**Exercise objective**
Copy, from the material below, every line in which the word "figures" can be found.

**Provided information**
________________
==> config.mk <==
export PLATFORM = sky130hd
export DESIGN_NAME = wdog_top
export DESIGN_NICKNAME = d
export VERILOG_FILES = /design/src/rtl/wdog_pkg.sv /design/src/rtl/wdog_regs.sv /design/src/rtl/wdog_cnt.sv /design/src/rtl/wdog_resp.sv /design/src/rtl/wdog_top.sv
export SDC_FILE = /design/constraint.sdc
export NUM_CORES = 1
export LEC_CHECK = 0
export CAP_MARGIN = 15
export CORE_UTILIZATION = 37
export DETAILED_ROUTE_END_ITERATION = 12
export DONT_BUFFER_PORTS = 1
export GPL_TIMING_DRIVEN = 0
export PLACE_DENSITY = 0.5
export RECOVER_POWER = 100
export SKIP_CTS_REPAIR_TIMING = 1
export SLEW_MARGIN = 20
export SYNTH_ARGS = -nofsm -noshare
export SYNTH_HDL_FRONTEND = slang
export SYNTH_SLANG_ARGS = --single-unit
==> constraint.sdc <==
create_clock -name clk -period 3.05 [get_ports clk]
set_input_delay 0.7625 -clock clk [delete_from_list [all_inputs] [get_ports clk]]
set_output_delay 0.7625 -clock clk [all_outputs]
set_load 0.05 [all_outputs]
==> src/rtl/wdog_pkg.sv <==
package wdog_pkg;
  typedef enum logic {
    WD_RESP_IRQ = 1'b0,
    WD_RESP_RST = 1'b1
  } wd_resp_e;

  typedef struct packed {
    wd_resp_e resp;
    logic     en;
  } wd_ctrl_t;

  typedef struct packed {
    logic stop;
    logic tmo;
  } wd_stat_t;
endpackage

==> src/rtl/wdog_regs.sv <==
module wdog_regs
  import wdog_pkg::*;
#(
  parameter int CNT_W  = 24,
  parameter int DATA_W = 8,
  parameter int ADDR_W = 3
) (
  input  logic              clk,
  input  logic              rst_n,
  input  logic              reg_wr,
  input  logic              reg_rd,
  input  logic [ADDR_W-1:0] reg_addr,
  input  logic [DATA_W-1:0] reg_wdata,
  output logic [DATA_W-1:0] reg_rdata,
  input  wd_stat_t          stat,
  input  logic [CNT_W-1:0]  cnt,
  output wd_ctrl_t          ctrl,
  output logic [CNT_W-1:0]  reload_eff,
  output logic              en_load,
  output logic              stat_rd
);
  localparam int NB     = CNT_W / DATA_W;
  localparam int A_STAT = NB + 1;
  localparam int A_CNT0 = NB + 2;

  logic [NB-1:0][DATA_W-1:0] rld_q;
  logic [CNT_W-1:0]          rld_flat;

  genvar g;
  generate
    for (g = 0; g < NB; g++) begin : g_rld
      always_ff @(posedge clk or negedge rst_n) begin
        if (!rst_n)
          rld_q[g] <= '0;
        else if (reg_wr && reg_addr == ADDR_W'(g + 1))
          rld_q[g] <= reg_wdata;
      end
    end
  endgenerate

  always_ff @(posedge clk or negedge rst_n) begin
    if (!rst_n)
      ctrl <= '{resp: WD_RESP_IRQ, en: 1'b0};
    else if (reg_wr && reg_addr == '0)
      ctrl <= '{resp: wd_resp_e'(reg_wdata[1]), en: reg_wdata[0]};
  end

  assign en_load    = reg_wr && (reg_addr == '0) && reg_wdata[0] && !ctrl.en;
  assign stat_rd    = reg_rd && (reg_addr == ADDR_W'(A_STAT));
  assign rld_flat   = rld_q;
  assign reload_eff = (rld_flat == '0) ? '1 : rld_flat;

  always_comb begin
    reg_rdata = '0;
    if (reg_addr == '0)
      reg_rdata = {{(DATA_W-2){1'b0}}, ctrl};
    if (reg_addr == ADDR_W'(A_STAT))
      reg_rdata = {{(DATA_W-2){1'b0}}, stat};
    for (int b = 0; b < NB; b++) begin
      if (reg_addr == ADDR_W'(b + 1))
        reg_rdata = rld_q[b];
      if (reg_addr == ADDR_W'(A_CNT0 + b))
        reg_rdata = cnt[b*DATA_W +: DATA_W];
    end
  end
endmodule

==> src/rtl/wdog_cnt.sv <==
module wdog_cnt
  import wdog_pkg::*;
#(
  parameter int CNT_W = 24
) (
  input  logic             clk,
  input  logic             rst_n,
  input  wd_ctrl_t         ctrl,
  input  logic [CNT_W-1:0] reload,
  input  logic             en_load,
  input  logic             tick,
  input  logic             refresh,
  input  logic             dbg_mode,
  output logic [CNT_W-1:0] cnt_q,
  output logic             tmo_evt
);
  logic reload_now;

  assign reload_now = en_load || (ctrl.en && (refresh || dbg_mode));
  assign tmo_evt    = ctrl.en && !reload_now && tick && (cnt_q == '0);

  always_ff @(posedge clk or negedge rst_n) begin
    if (!rst_n)
      cnt_q <= '0;
    else if (reload_now)
      cnt_q <= reload;
    else if (tmo_evt)
      cnt_q <= (ctrl.resp == WD_RESP_IRQ) ? '1 : reload;
    else if (ctrl.en && tick)
      cnt_q <= cnt_q - CNT_W'(1);
  end
endmodule

==> src/rtl/wdog_resp.sv <==
module wdog_resp
  import wdog_pkg::*;
(
  input  logic     clk,
  input  logic     rst_n,
  input  logic     tmo_evt,
  input  wd_resp_e resp,
  input  logic     stop_mode,
  input  logic     stat_rd,
  output wd_stat_t stat,
  output logic     irq,
  output logic     rst_req,
  output logic     wake_req
);
  logic irq_mode;

  assign irq_mode = (resp == WD_RESP_IRQ);

  always_ff @(posedge clk or negedge rst_n) begin
    if (!rst_n) begin
      stat     <= '0;
      rst_req  <= 1'b0;
      wake_req <= 1'b0;
    end else begin
      rst_req  <= tmo_evt && !irq_mode;
      wake_req <= tmo_evt && irq_mode && stop_mode;
      if (tmo_evt) begin
        stat.tmo <= 1'b1;
        if (irq_mode && stop_mode)
          stat.stop <= 1'b1;
      end else if (stat_rd) begin
        stat <= '0;
      end
    end
  end

  assign irq = stat.tmo && irq_mode;
endmodule

==> src/rtl/wdog_top.sv <==
module wdog_top
  import wdog_pkg::*;
#(
  parameter  int CNT_W  = 24,
  parameter  int DATA_W = 8,
  localparam int NB     = CNT_W / DATA_W,
  localparam int ADDR_W = $clog2(2 * NB + 2)
) (
  input  logic              clk,
  input  logic              rst_n,
  input  logic              reg_wr,
  input  logic              reg_rd,
  input  logic [ADDR_W-1:0] reg_addr,
  input  logic [DATA_W-1:0] reg_wdata,
  output logic [DATA_W-1:0] reg_rdata,
  input  logic              tick,
  input  logic              refresh,
  input  logic              dbg_mode,
  input  logic              stop_mode,
  output logic              irq,
  output logic              rst_req,
  output logic              wake_req
);
  wd_ctrl_t         ctrl;
  wd_stat_t         stat;
  logic [CNT_W-1:0] cnt_q;
  logic [CNT_W-1:0] reload_eff;
  logic             en_load;
  logic             stat_rd;
  logic             tmo_evt;
  logic             ctrl_en;
  logic             ctrl_rst;

  assign ctrl_en  = ctrl.en;
  assign ctrl_rst = (ctrl.resp == WD_RESP_RST);

  wdog_regs #(.CNT_W(CNT_W), .DATA_W(DATA_W), .ADDR_W(ADDR_W)) regs_i (
    .clk(clk), .rst_n(rst_n), .reg_wr(reg_wr), .reg_rd(reg_rd),
    .reg_addr(reg_addr), .reg_wdata(reg_wdata), .reg_rdata(reg_rdata),
    .stat(stat), .cnt(cnt_q), .ctrl(ctrl), .reload_eff(reload_eff),
    .en_load(en_load), .stat_rd(stat_rd)
  );

  wdog_cnt #(.CNT_W(CNT_W)) cnt_i (
    .clk(clk), .rst_n(rst_n), .ctrl(ctrl), .reload(reload_eff),
    .en_load(en_load), .tick(tick), .refresh(refresh), .dbg_mode(dbg_mode),
    .cnt_q(cnt_q), .tmo_evt(tmo_evt)
  );

  wdog_resp resp_i (
    .clk(clk), .rst_n(rst_n), .tmo_evt(tmo_evt), .resp(ctrl.resp),
    .stop_mode(stop_mode), .stat_rd(stat_rd), .stat(stat),
    .irq(irq), .rst_req(rst_req), .wake_req(wake_req)
  );
endmodule

## After elaboration in Yosys (flattened, before gate mapping)

Cells that the tools add are included.

- Flip-flop bits (word level): 54
- Word-level logic and storage cells: 63
- Output and inout bits: 11
- Input port bits: 19

- Mux-type cells: 16
- Reduce and logical (&&, ||, !) cells: 27
- Eq/ne operators: 8
- Add/sub/neg operators: 1
- Bitwise logic cells: 1

Operators by type and width:

| cell | number |
|---|---|
| 24-bit 2-to-1 mux | 5 |
| 24-bit zero test | 2 |
| 8-bit 2-to-1 mux | 6 |
| 24-bit by 1-bit subtractor with 24-bit output (second input constant) | 1 |
| 1-bit logical AND | 17 |
| 3-bit == test (second input constant) | 4 |
| 2-bit 2-to-1 mux | 4 |
| 3-bit by 2-bit == test with 1-bit output (second input constant) | 2 |
| 3-bit by 1-bit == test with 1-bit output (second input constant) | 1 |
| 3-bit zero test | 1 |
| 3-bit nonzero test | 1 |
| 1-bit zero test | 2 |
| 1-bit logical OR | 2 |
| 2-bit inequality test (second input constant) | 1 |
| 2-bit AND reduction | 1 |
| 2-bit nonzero test | 1 |
| 1-bit 2-to-1 mux | 1 |
| 1-bit inverter | 1 |

## Depth between registers and ports, before layout

Gate-level depths: netlist of run 1.

- Word-level depth: 11
- Mapped depth: 9
- Mapped depth without buffers: 7

## Cells and area by module

Synthesis of run 1 repeated with hierarchy kept, for this count alone.

- Cells, all modules: 371
- Area total of the unflattened synthesis: 3768.6 µm²

By module, submodules not included:

| module | sequential area each (µm²) | cells each | times used | area an instance (µm²) |
|---|---|---|---|---|
| wdog_cnt | 600.6 | 221 | 1 | 1916.8 |
| wdog_regs | 650.6 | 139 | 1 | 1699.1 |
| wdog_resp | 100.1 | 11 | 1 | 152.6 |

## Worst setup path before layout of run 1

Ideal clock, no wire load.

- Path kind: input port to output port
- Start: input reg_addr[2]
- End: output reg_rdata[4]
- Buffers on the path: 2
- Stages on the path: 4
- Path slack: -0.496 ns
- Required time: 2.288 ns
- Arrival: 2.784 ns
- Path through: buf_1 -> buf_1 -> mux2i_1 -> o21ai_0

- Word-level cells in the longest chain between the ends: 7
- Elaborated cells on any way between the ends: 12
- Classes of those cells: 6 x eq/ne; 6 x mux

Ends and longest elaborated chain:

| element | RTL line | RTL |
|---|---|---|
| start, declared | wdog_top.sv:13 | `input logic [ADDR_W-1:0] reg_addr,` |
| 3-bit by 1-bit == test with 1-bit output | wdog_regs.sv:60 | `if (reg_addr == ADDR_W'(b + 1))` |
| 8-bit 2-to-1 mux | wdog_regs.sv:60 |  |
| 8-bit 2-to-1 mux | wdog_regs.sv:62 | `if (reg_addr == ADDR_W'(A_CNT0 + b))` |
| 8-bit 2-to-1 mux | wdog_regs.sv:60 |  |
| 8-bit 2-to-1 mux | wdog_regs.sv:62 |  |
| 8-bit 2-to-1 mux | wdog_regs.sv:60 |  |
| 8-bit 2-to-1 mux * | wdog_regs.sv:62 |  |
| end, declared | wdog_top.sv:15 | `output logic [DATA_W-1:0] reg_rdata,` |

Every way passes the cells marked *; elsewhere a longest branch is shown, timed or not.

## Worst setup path in the final report of run 1

- Start: input reg_addr[2]
- End: output reg_rdata[1]

- Word-level cells in the longest chain between the ends: 9
- Elaborated cells on any way between the ends: 16
- Classes of those cells: 7 x eq/ne; 8 x mux; 1 x reduce/logical

Ends and longest elaborated chain:

| element | RTL line | RTL |
|---|---|---|
| 3-bit zero test | wdog_regs.sv:55 | `if (reg_addr == '0)` |
| 2-bit 2-to-1 mux | wdog_regs.sv:55 |  |
| 2-bit 2-to-1 mux | wdog_regs.sv:57 | `if (reg_addr == ADDR_W'(A_STAT))` |
| 8-bit 2-to-1 mux | wdog_regs.sv:60 |  |
| 8-bit 2-to-1 mux | wdog_regs.sv:62 |  |
| 8-bit 2-to-1 mux | wdog_regs.sv:60 |  |
| 8-bit 2-to-1 mux | wdog_regs.sv:62 |  |
| 8-bit 2-to-1 mux | wdog_regs.sv:60 |  |
| 8-bit 2-to-1 mux * | wdog_regs.sv:62 |  |

Marks and branches as above.

==> impl_metrics.csv, run 1 <==
group,metric,value,unit
sta,timing.final.crit_share,0.980,
placed_design,hpwl,7770,µm
synth,synth_area_leaders,"dfrtp_1, mux2_2, mux4_2",
synth,yosys-top-cells-count,"dfrtp_1, nand2_1, mux2_2",
clock_network,cts_buffer_depth,2,
synth,syn_nets,357,
critical_path,critPathLaunch,"reg_addr[2]",
sta,setup_viol,0,
floorplan,dieArea,9480,µm²
clock_network,h-tree-depth,2,
clock_network,cts_sinks,54,
critical_path,critPathKind,"in2out",
global_route,grtUsageTotal,0.232,
finish,fillers,870,
finish,fin_nets,364,
sta,rsz0062_at_grt,"true",
global_route,grt_max_degree,55,
sta,tightest_slew,0.984,ns
global_route,grt_pass1_vias,2735,
finish,antennaDiodeCount,0,
route,drc,0,
floorplan,design.core.area,8760,µm²
route,ant_nets,0,
power_and_ir_drop,power.density,718,nW/µm²
sta,final_hold_viol_count,0,
synth,seq_area_frac_synth,0.402,
critical_path,cp-endpoint,"reg_rdata[1]",
placed_design,numPortBuffers,0,
critical_path,rr_startpoint,"cnt_i.cnt_q[4]",
floorplan,die_w,97.4,µm
clock_network,clock_latency,0.32,ns
floorplan,rows,34,
critical_path,cp-start-kind,"input pin",
synth,ys.flop_type,"dfrtp_1",
clock_network,cts_root_buf,"clkbuf_8",
synth,synth.distinct_cells,60,
synth,synth_top_area_frac,0.402,
route,routed_wirelength,10800,µm
synth,synth_top_area_cell,"dfrtp_1",
route,via_per_inst,6.33,
synth,synthCells,336,
synth,synth-edff-count,0,
placed_design,dp_slack,-0.378,ns
critical_path,endpoint_kind,"primary output",
critical_path,r2r_cells,7,
critical_path,r2r_slack,0.28,ns
synth,synth-async-reset-ratio,1.00,
route,drt-initial-drc-count,358,
sta,setup_ws,0.0619,ns
sta,final.min_clock_period,2.99,ns
sta,timing.hold.ws,0.124,ns
power_and_ir_drop,p_leak,1.30,nW
worst_hold_path,hp-class,"in2async",
power_and_ir_drop,max-vdd-ir-drop,0.256,mV
critical_path,crit_fanout,10,
placed_design,gp_congestion,0.890,
sta,maxSlewViolCount,0,
sta,slew_headroom,0.338,
floorplan,die_h,97.4,µm
clock_network,clkTransAtPathRegs,0.11,ns
sta,finClkSkew,0.00835,ns
critical_path,required,2.29,ns
synth,yosysMostFrequentCell,"dfrtp_1",
synth,ys_warn_count,0,
run,cap_violations,0,
global_route,grt_remaining_overflow,0,
placed_design,post_dp_cell_area,3520,µm²
sta,fin_tns_setup,0,ns
critical_path,cp.arrival,2.23,ns
finish,area_delta_synth_final,7.88,%
route,via_count,2863,
global_route,grt_pass1_wl,16800,µm
finish,fin_util,0.414,
finish,fin_area,3630,µm²
route,drt_pass1_iterations,5,
synth,syn_area,3360,µm²
finish,drive_above_1_share,0.189,
clock_network,cts_inserted_buffers,5,
global_route,antenna_found_initial,0,
run_status,status,"finished, final reports clean",
synth,synth.avg_cell_area,10.0,µm²
sta,clock.fmax,0.335,GHz
floorplan,start_util,0.384,
critical_path,worstReg2RegEnd,"cnt_i.cnt_q[9]",
route,avgRoutedWirePerCell,23.8,µm
synth,synth-seq-cells,54,
floorplan,pin_count,30,
clock_network,cts_tree,"yes",
-- cell type report --
class	instances	area, µm²	area share
multi-input cells	254	1900	0.524
flip-flops and latches	54	1350	0.372
well taps	108	135	0.0372
plain buffers	24	118	0.0324
clock buffers	6	72.6	0.0200
clock inverters	2	37.5	0.0103
inverters	4	15.0	0.00414
-- routing by layer --
metal	GRT usage	share of wire	vias to the layer above
met3	0.0439	0.087	14
met1	0.342	0.46	1427
met4	0.0520	0.014	0
met2	0.354	0.44	131
met5	0	0	-
li1	-	-	1291
-- where the power goes --
part           switching, mW  internal, mW
Sequential             0.306         0.906
Clock                  0.254         0.246
Combinational          0.510         0.384
-- critical path: stages --
cell and delay [ns]:
clkbuf_2 0.27, clkbuf_2 0.37, mux4_2 0.39, mux2_2 0.41
-- metrics by stage --
stage | cells | total power [mW]
6_report | 452 | 2.61
5_1_grt | 452 | 2.75
4_1_cts | 452 | 2.60
3_5_place_dp | 444 | 2.10
3_3_place_gp | 444 | 2.09
2_1_floorplan | 336 | 1.82
-- cell families after synthesis --
group,share of synthesized area
AND/OR/NAND/NOR,0.237
AO/OA/AOI/OAI,0.131
flip-flops,0.402
multiplexers,0.175
buffers and inverters,0.0383
XOR/XNOR,0.0104
adder cells (fa/ha/maj),0.00744
-- worst min-delay path by stage --
| stage | end | depth (start not counted) | slack, ns |
|---|---|---|---|
| after floorplan | resp_i.stat[0] | 1 | 0.46 |
| after global placement | cnt_i.cnt_q[0] | 0 | 0.47 |
| after detailed placement | cnt_i.cnt_q[2] | 0 | 0.47 |
| after CTS | resp_i.stat[1] | 0 | 0.12 |
| after global routing | cnt_i.cnt_q[0] | 0 | 0.11 |
| final | cnt_i.cnt_q[12] | 0 | 0.12 |
-- cell usage in the layout (no fill, tap or decap), drive strengths merged, types with 3 or more instances in the layout --
| cell | instances |
|---|---|
| mux4 | 8 |
| a31oi | 3 |
| and2 | 3 |
| clkbuf | 25 |
| o21ai | 18 |
| mux2i | 7 |
| dfrtp | 54 |
| o31a | 4 |
| or3 | 6 |
| or4 | 4 |
| nor4 | 21 |
| nor3b | 3 |
| nand3 | 3 |
| mux2 | 30 |
| xnor2 | 3 |
| nor4b | 3 |
| nand2b | 5 |
| nor2b | 3 |
| a2bb2oi | 5 |
| nor2 | 17 |
| inv | 4 |
| nor3 | 29 |
| nand2 | 32 |
| a211oi | 4 |
| buf | 5 |
| o21a | 5 |
| nand4 | 5 |
-- sequential cells by signal, summed over array words and instances (netlist names) --
name             flops
regs_i.ctrl          2
resp_i.rst_req       1
resp_i.stat          2
regs_i.rld_flat     24
resp_i.wake_req      1
cnt_i.cnt_q         24
Power figures use the tool's default switching activity.
==> run 2: changes to the inputs <==
==> constraint.sdc (replaced) <==
create_clock -name clk -period 3.1 [get_ports clk]
set_input_delay 0.775 -clock clk [delete_from_list [all_inputs] [get_ports clk]]
set_output_delay 0.775 -clock clk [all_outputs]
set_load 0.05 [all_outputs]
==> impl_metrics.csv, run 2 (same netlist as run 1, synthesis figures left out) <==
group,metric,value,unit
placed_design,numPortBuffers,0,
sta,finClkSkew,0.00526,ns
critical_path,endpoint_kind,"primary output",
placed_design,hpwl,7870,µm
power_and_ir_drop,p_sw,1.05,mW
run,cap_violations,0,
sta,rsz0062_at_grt,"false",
power_and_ir_drop,power.internal,1.51,mW
finish,area_delta_synth_final,7.77,%
clock_network,clkTransAtPathRegs,0.10,ns
sta,maxSlewViolCount,0,
route,via_count,2863,
critical_path,cp-start-kind,"input pin",
finish,fin_area,3630,µm²
sta,setup_ws,0.0641,ns
route,routed_wirelength,10800,µm
placed_design,dp_slack,-0.519,ns
global_route,met2_usage,0.358,
finish,antennaDiodeCount,0,
critical_path,crit_fanout,10,
route,via_per_inst,6.33,
clock_network,clock_latency,0.31,ns
power_and_ir_drop,pwr-share-comb,0.341,
floorplan,die_h,97.4,µm
sta,clock.fmax,0.329,GHz
sta,timing.final.crit_share,0.979,
floorplan,rows,34,
clock_network,cts_buffer_depth,2,
finish,fin_nets,364,
floorplan,dieArea,9480,µm²
finish,layout_commonest_cell,"dfrtp_1",
critical_path,rr_startpoint,"cnt_i.cnt_q[20]",
sta,setup_viol,0,
floorplan,die_w,97.4,µm
critical_path,r2r_cells,6,
power_and_ir_drop,p_total,2.56,mW
critical_path,critPathLaunch,"reg_addr[2]",
global_route,grt_max_degree,55,
route,drt_pass1_iterations,5,
placed_design,place_inst,444,
run_status,status,"finished, final reports clean",
route,ant_nets,0,
finish,ff_latch_area,1350,µm²
global_route,busiest_layer,"met2",
global_route,grt_remaining_overflow,0,
critical_path,required,2.32,ns
finish,fillers,890,
route,drc,0,
clock_network,cts_sinks,54,
route,drt-initial-drc-count,303,
floorplan,start_util,0.384,
global_route,grtUsageMet3,0.0403,
sta,final_hold_viol_count,0,
power_and_ir_drop,seqPwrFrac,0.466,
finish,mostFrequentLayoutCells,"dfrtp_1, nand2_1, mux2_2, nor3_1, nor4_1",
placed_design,post_dp_cell_area,3520,µm²
clock_network,cts_root_buf,"clkbuf_8",
sta,final.min_clock_period,3.04,ns
power_and_ir_drop,power_frac_clock,0.193,
power_and_ir_drop,power.density,707,nW/µm²
global_route,grtUsageTotal,0.235,
worst_hold_path,hp-class,"in2async",
sta,tightest_slew,0.927,ns
global_route,grt_use_met1,0.350,
power_and_ir_drop,max-vdd-ir-drop,0.295,mV
route,avgRoutedWirePerCell,23.8,µm
finish,multiInputGateArea,1900,µm²
critical_path,cp.arrival,2.26,ns
power_and_ir_drop,swShare,0.411,
power_and_ir_drop,p_leak,1.30,nW
clock_network,cts_tree,"yes",
critical_path,critPathKind,"in2out",
global_route,antenna_found_initial,0,
global_route,grt_pass1_vias,2770,
finish,drive_above_1_share,0.183,
floorplan,pin_count,30,
floorplan,design.core.area,8760,µm²
global_route,grt_pass1_wl,17100,µm
finish,final_cells,452,
sta,slew_headroom,0.377,
clock_network,cts_inserted_buffers,5,
clock_network,h-tree-depth,2,
placed_design,gp_congestion,0.886,
## run 2: cell counts in the layout (fill, tap and decap cells not counted)
No cell type changed its count.
## run 2: power groups by stage
stage | sequential, mW | combinational (mW) | clock, mW
4_1_cts | 1.18 | 0.879 | 0.513
6_report | 1.19 | 0.875 | 0.494
2_1_floorplan | 1.07 | 0.718 | 0
3_3_place_gp | 1.19 | 0.869 | 0
3_5_place_dp | 1.19 | 0.875 | 0
5_1_grt | 1.21 | 0.952 | 0.531
## run 2: cell type report
type                       count  area share
buffer                        24      0.0324
clock buffer                   6      0.0200
clock inverter                 2      0.0104
inverter                       4     0.00414
multi-input combinational    254       0.523
sequential                    54       0.373
tap                          108      0.0373
## run 2: final timing paths
check	endpoint	slack (ns)
min	cnt_i.cnt_q[15]	0.14
max	reg_rdata[1]	0.06
max reg2reg	cnt_i.cnt_q[9]	0.28
min in group clk	resp_i.stat[1]	0.53
min reg2reg	resp_i.stat[1]	0.53
max in group asynchronous	regs_i.rld_flat[1]	2.84
## run 2: critical path: stages
cell and delay, ns:
clkbuf_2 0.28, clkbuf_2 0.38, mux4_2 0.40, mux2_2 0.42
## run 2: through the flow
| step | util | setup TNS [ns] | hold slack [ns] |
|---|---|---|---|
| 3_5_place_dp | 0.401 | -2.72 | 0.483 |
| 2_1_floorplan | - | -0.204 | 0.459 |
| 3_3_place_gp | 0.401 | -2.78 | 0.482 |
| 4_1_cts | 0.414 | -2.47 | 0.136 |
| 6_report | 0.414 | 0 | 0.139 |
| 5_1_grt | 0.414 | 0 | 0.120 |
## run 2: per-layer routing
metal | vias to the layer above | part of all wire | routed length [µm]
li1 | 1295 | - | -
met2 | 110 | 0.45 | 4840
met3 | 16 | 0.072 | 772
met4 | 0 | 0.014 | 155
met1 | 1442 | 0.46 | 4990
met5 | - | 0 | 0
________________
**Answer**
Power figures use the tool's default switching activity.
==> impl_metrics.csv, run 2 (same netlist as run 1, synthesis figures left out) <==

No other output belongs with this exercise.